══ Entries provided ══

This is an optimization exercise on Yosys and OpenROAD, whose aim is small area, a short achievable clock period and few clock cycles per item, not a production implementation. For this run, only the layout was checked, not whether the RTL still works.

## flow/flow/run.sh

```bash
#!/bin/bash
# The standard layout (standard.sh, unchanged synthesis and steps), with
# plain buffers instead of delay cells as the port buffers.
set -euo pipefail
export BUFFER_PORTS_ARGS="-buffer_cell sky130_fd_sc_hd__buf_1"
bash standard.sh > standard.log 2>&1
```

## flow/standard.sh

```bash
#!/bin/bash
# synth_recipe.tcl (not shown) runs the flow's synth.tcl, then flattens the netlist and writes it again
# the make line also repeats each setting of config.mk as NAME=value (left out here)
make -C /OpenROAD-flow-scripts/flow DESIGN_CONFIG=/design/flow/config.mk WORK_HOME=/design/flow/orfs CLKGATE_MAP_FILE= SYNTH_SCRIPT=/design/flow/synth_recipe.tcl "${@:-finish}"
```

## flow/config.mk

```make
export PLATFORM = sky130hd
export DESIGN_NAME = fc_layer_top
export DESIGN_NICKNAME = fc_layer_top
export VERILOG_FILES = /design/flow/design.v
export SDC_FILE = /design/flow/constraint.sdc
export NUM_CORES = 4
export LEC_CHECK = 0
export CAP_MARGIN = 20
export CORE_MARGIN = 2
export CORE_UTILIZATION = 55
export CTS_BUF_LIST = sky130_fd_sc_hd__clkbuf_16
export CTS_CLUSTER_DIAMETER = 100
export CTS_CLUSTER_SIZE = 28
export PLACE_DENSITY = 0.6
export SETUP_SLACK_MARGIN = 5
export SLEW_MARGIN = 20
```

## flow/constraint.sdc

```tcl
create_clock -name core_clock -period 9.0 [get_ports {clk}]
set_input_delay 1.8000 -clock core_clock [delete_from_list [all_inputs] [get_ports {clk}]]
set_output_delay 1.8000 -clock core_clock [all_outputs]
set_load 0.01 [all_outputs]
```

═══

» What is needed
Your response should be made up of the lines in the data that contain the word "flow".

» Written reply
## flow/flow/run.sh
## flow/standard.sh
# synth_recipe.tcl (not shown) runs the flow's synth.tcl, then flattens the netlist and writes it again
make -C /OpenROAD-flow-scripts/flow DESIGN_CONFIG=/design/flow/config.mk WORK_HOME=/design/flow/orfs CLKGATE_MAP_FILE= SYNTH_SCRIPT=/design/flow/synth_recipe.tcl "${@:-finish}"
## flow/config.mk
export VERILOG_FILES = /design/flow/design.v
export SDC_FILE = /design/flow/constraint.sdc
## flow/constraint.sdc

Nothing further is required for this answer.